Welcome to Health Reform Watch, Jason Millman's regular look at how the Affordable Care Act is changing the American health-care system — and being changed by it. You can reach Jason with questions, comments and suggestions here. Check back every Monday, Wednesday and Friday afternoon for the latest edition, or sign up here to receive it straight from your inbox. Read previous columns here.

SEATTLE— There's been a lot written recently about efforts to make health-care pricing more transparent. Here's an example of one that's failed, though.

I went to Seattle this month with other D.C.-based health reporters through a Kaiser Media Fellowship to examine the state of health care in Washington. The most frequent topic of discussion during the trip was Washington state's relatively successful Obamacare health insurance exchange and the challenges it still faces. A close second, though, was the defeat of legislation that would have greatly expanded health-care price transparency in the state.

One high-profile bill would have created a database in Washington state that basically would have required insurers to disclose what they're paying for health care services based on where care is provided. The all-payers claim database, as its known, would in theory allow consumers to compare the quality and cost of health-care services, by procedure and by hospital, to determine their best options for care.

These databases aren't everywhere in the country, but they're starting to catch on. Eleven states have set up these kinds of databases, and another five states are actively working to set them up, according to the APCD Council, a group helping states to  these databases in place. Nationwide adoption of the databases could save up to $55 billion over a decade, according to a study published last month, but there's a big debate about how effective they can be.

(Credit: APCD Council, a collaboration between the University of New Hampshire and the National Association of Health Data Organizations)

But legislation in Washington state to create the database failed — according to pretty much everyone we talked to — because of the strong opposition from the state's largest private insurer, Premera Blue Cross. The company lobbied hard to defeat the effort, which had broad support from the health-care industry, employers and competing insurers. Critics of Premera said the insurer has a strong business interest to keep the cost information under its control.

"They go to people and tell them you got the best deal," said Ron Sims, the incoming chairman of the state's health exchange board. "What happens when all of the sudden ... you're able to compare who had the best deal? That really alters your business model. Transparency isn't to their benefit at the moment, which is why all the other plans want transparency."
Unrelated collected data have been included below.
Background: an optimization exercise with open tools, aiming at small area. Do not read the settings as production practice. The RTL was checked by simulation tests, not by an equivalence proof against the original design.

## red
==> flow/design.v (excerpt) <==
module snake_top (
    input  logic        clk25,
    input  logic        rst_n,
    input  logic        key_strobe,
    input  logic [7:0]  key_code,
    input  logic        step,
    input  logic [19:0] pix,
    output logic [11:0] rgb,
    output logic [12:0] head,
    output logic [12:0] apple,
    output logic [6:0]  score,
    output logic        dead
);
Size in the first run: about 1100 cells after synthesis, about 79 flip-flops, ~78 I/O pins.
export LEC_CHECK = 0
export ABC_AREA = 1
export CAP_MARGIN = 0
export CORE_MARGIN = 2
export CORE_UTILIZATION = 40
export GPL_TIMING_DRIVEN = 0
export PLACE_DENSITY = 0.6
export SETUP_SLACK_MARGIN = -0.35
export SLEW_MARGIN = 0
create_clock -name core_clock -period 10.0 [get_ports {clk25}]
standard.sh (not shown) runs the stock make flow with config.mk's settings and CLKGATE_MAP_FILE= SYNTH_SCRIPT=/design/flow/synth_recipe.tcl, a recipe that flattens the netlist after the stock synthesis.
==> flow/flow/run.sh <==
#!/bin/bash
# ORFS layout through standard.sh, with these changes to how it is made:
#  - synthesis: ABC maps the pixel path (pix -> rgb registers) for delay and
#    everything else for area (abc_pix.script, abc_area.script, ABC_AREA 1);
#  - port buffers are buf_1 cells;
#  - CTS inserts no dummy loads and uses clkbuf_4/clkbuf_8 buffers.
set -uo pipefail
rm -rf scripts_mod
cp -r "$FLOW_HOME/scripts" scripts_mod
cp flow/abc_area.script flow/abc_pix.script scripts_mod/
python3 flow/patch_synth.py scripts_mod/synth.tcl > patch.log 2>&1 || exit 1
export SCRIPTS_DIR=$PWD/scripts_mod
export BUFFER_PORTS_ARGS="-buffer_cell sky130_fd_sc_hd__buf_1"
export CTS_ARGS="-sink_clustering_enable -repair_clock_nets -dont_use_dummy_load -buf_list {sky130_fd_sc_hd__clkbuf_4 sky130_fd_sc_hd__clkbuf_8} -root_buf sky130_fd_sc_hd__clkbuf_8"
bash standard.sh > standard.log 2>&1
==> flow/flow/abc_area.script <==
strash
dch
amap
topo
stime -c
==> flow/flow/abc_pix.script <==
strash
dch
map -D 2000
topo
==> flow/flow/patch_synth.py <==
# Patch a copy of ORFS's synth.tcl: map the logic in the pixel input's cone
# (pix -> rgb registers) with a delay-driven ABC script first, then the rest
# with the area script.
import sys
p = sys.argv[1]
s = open(p).read()
old = "  log_cmd abc {*}$abc_args\n"
new = '''  set a_pix [lreplace $abc_args 1 1 $::env(SCRIPTS_DIR)/abc_pix.script]
  select -set pixl w:pix %co* t:sky130_fd_sc_hd__* %d
  log_cmd abc {*}$a_pix @pixl
  select -clear
  log_cmd abc {*}$abc_args
'''
assert s.count(old) == 1
open(p, 'w').write(s.replace(old, new))
red has completed all stages; timing, DRC and antenna checks passed.
Background: an optimization exercise with open tools, aiming at small area, a short achievable clock period and few clock cycles per item. Do not read the settings as production practice. Where RTL was checked, it was by simulation tests only, not by an equivalence proof against the original. Only the layout flow was run in run 2; the RTL was not checked for function there. Power and IR drop assume default switching activity.

==> flow/design.v, too long to show whole: its modules and the start of the top module <==
// module gaussian_elim_engine: 1000 lines
// module gauss_x3: 8 lines
// module gauss_fa: 10 lines
// module gauss_ha: 9 lines
module gaussian_elim_engine (
    input  logic        clk,
    input  logic        rst,
    input  logic        start,
    output logic        busy,
    output logic        done,
    output logic        c_rd_en,
    output logic [3:0]  c_rd_addr,
    input  logic [31:0] c_rd_data,
    output logic        a_rd_en,
    output logic [7:0]  a_rd_addr,
    input  logic [31:0] a_rd_data,
    output logic        b_rd_en,
    output logic [7:0]  b_rd_addr,
    input  logic [31:0] b_rd_data,
    output logic        st_en,
    output logic [7:0]  st_addr,
    output logic [31:0] st_data
);
  // ...
==> flow/run.sh <==
#!/bin/bash
# synth_recipe.tcl (not shown) runs the flow's synth.tcl, then flattens the netlist and writes it again
# the make line also repeats each setting of config.mk as NAME=value (left out here)
make -C /OpenROAD-flow-scripts/flow DESIGN_CONFIG=/design/flow/config.mk WORK_HOME=/design/flow/orfs CLKGATE_MAP_FILE= SYNTH_SCRIPT=/design/flow/synth_recipe.tcl finish
==> flow/config.mk <==
export PLATFORM = sky130hd
export DESIGN_NAME = gaussian_elim_engine
export DESIGN_NICKNAME = gaussian_elim_engine
export VERILOG_FILES = /design/flow/design.v
export SDC_FILE = /design/flow/constraint.sdc
export NUM_CORES = 4
export LEC_CHECK = 0
export CAP_MARGIN = 20
export CORE_MARGIN = 2
export CORE_UTILIZATION = 40
export SETUP_SLACK_MARGIN = 5
export SLEW_MARGIN = 20
export SYNTH_HIERARCHICAL = 1
export SYNTH_MINIMUM_KEEP_SIZE = 0
==> flow/constraint.sdc <==
create_clock -name core_clock -period 10.0 [get_ports {clk}]
set_input_delay 2.0000 -clock core_clock [delete_from_list [all_inputs] [get_ports {clk}]]
set_output_delay 2.0000 -clock core_clock [all_outputs]
set_load 0.01 [all_outputs]
==> results.cfg, run 1 <==
[critical_path]
crit_path_cell_trace = clkdlybuf4s50_1 -> inv_1 -> fa_1 -> ha_4 -> fa_2 -> a211oi_4 -> o21ai_2 -> a32oi_2 -> buf_6 -> o22ai_4 -> a2111oi_4 -> o31ai_1 -> a21oi_1 -> xnor2_1
crit_fanout = 4
cp-start-kind = primary input
reg2reg_depth = 8

[power_and_ir_drop]
p_comb_share_pct = 63.0
comb_cell_power_mw = 3.13
swShare_pct = 46.4

[finish]
final_cells = 2425
seq_area_um2 = 3710
dominant_cells = multi-input gates
areaGrowthSynthToFinish_pct = 15.7
inv_count = 55
n_all_buffers = 207
reg.largest.list = t0_r x32, t1_r x32, x_r x32
clkbuf_count = 18

[clock_tree]
cts_hold_buf = 0
htree_levels = 4
clock_sinks = 185

[synth]
syn-cell-area_um2 = 18200
yosys_warnings = 7
synth-simple-area-share_pct = 7.31
avgSynthCellArea_um2 = 10.4
yosys.cell_count.top_type = xnor2_1
ys_ff_latch = 185

[global_routing]
grt_use_met3_pct = 5.05
grt_max_degree = 37
grt_pass1_wl_um = 82800
grt.busiest_layer = met2

[placed_design]
place_inst = 2388
preCtsSetupSlack_ns = 3.56
gp_congestion = 0.864
placed_area_um2 = 20300

[min_path]
hp-class = flip-flop to flip-flop

[detailed_routing]
wl_per_cell_um = 21.8
topRoutingLayerUsed = met4

[timing]
slew_viol_final = 0
fmax_mhz = 205
tns_ns = 0

[floorplanning]
rows = 78

[outcome]
outcome = no timing/DRC/antenna violations
Testbench counts, summed over its fixed seeds: cycles 16,632, runs 64.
Premera executives we met with said they favor transparency and have taken steps to provide their own members with cost and quality information. But they questioned the usefulness of the all-payer claims database if it's not coupled with information about what consumers would actually pay under their insurance plans. Premera vice president Rich Maturi also questioned whether a consumer would actually use the database to pick an insurance plan based on the cost of a certain procedure.

"We have not seen evidence they're ready for that level of shopping," he said.

Washington state supporters of the database aren't giving up the effort, which has created some unusual alliances. The state chapter of the National Federation of Independent Business — the national chapter, you'll remember, challenged Obamacare at the Supreme Court in 2012 — testified in favor of the database this year. "We're now the closest of buddies on this issue," said Bob Crittenden, the top health policy advisor to Gov. Jay Inslee (D).

"Because they're going to be hammered with health-care costs, they're seeing this as a primary issue," Crittenden added.

Top health policy reads from around the Web:

Medicare to penalize hospitals for their mistakes. "A quarter of the nation’s hospitals – those with the worst rates – will lose 1 percent of every Medicare payment for a year starting in October. In April, federal officials released a preliminary analysis of which hospitals would be assessed, identifying 761. When Medicare sets final penalties later this year, that list may change because the government will be looking at performance over a longer period than it used to calculate the draft penalties. The sanctions, estimated to total $330 million over a year, kick in at a time when most infections measured in hospitals are on the decline, but still too common." Jordan Rau in Kaiser Health News.

Health insurers push back against drug costs. "In dealing with health plans, drug companies are facing a new imperative — bargain or be banned. Determined to slow the rapid rise in drug prices, more health plans are refusing to cover certain drugs unless the companies charge less for them. The strategy appears to be getting pharmaceutical makers to compete on price." Andrew Pollock in the New York Times.

How a Republican Senate might attack Obamacare. "Full repeal might be a fantasy, but with total control of Congress the GOP might be able to chalk up some real policy wins against the Affordable Care Act, and the first targets are already coming into view. ... Winning the Senate and keeping the House would also have some risks for the GOP. It would step up the pressure to prioritize bills that Obama might sign, without disappointing conservatives who don't want to see the party accept Obamacare as the status quo. And it would bring into sharper relief the constant question of whether Republicans should advance their own health care plans." Sam Baker in National Journal.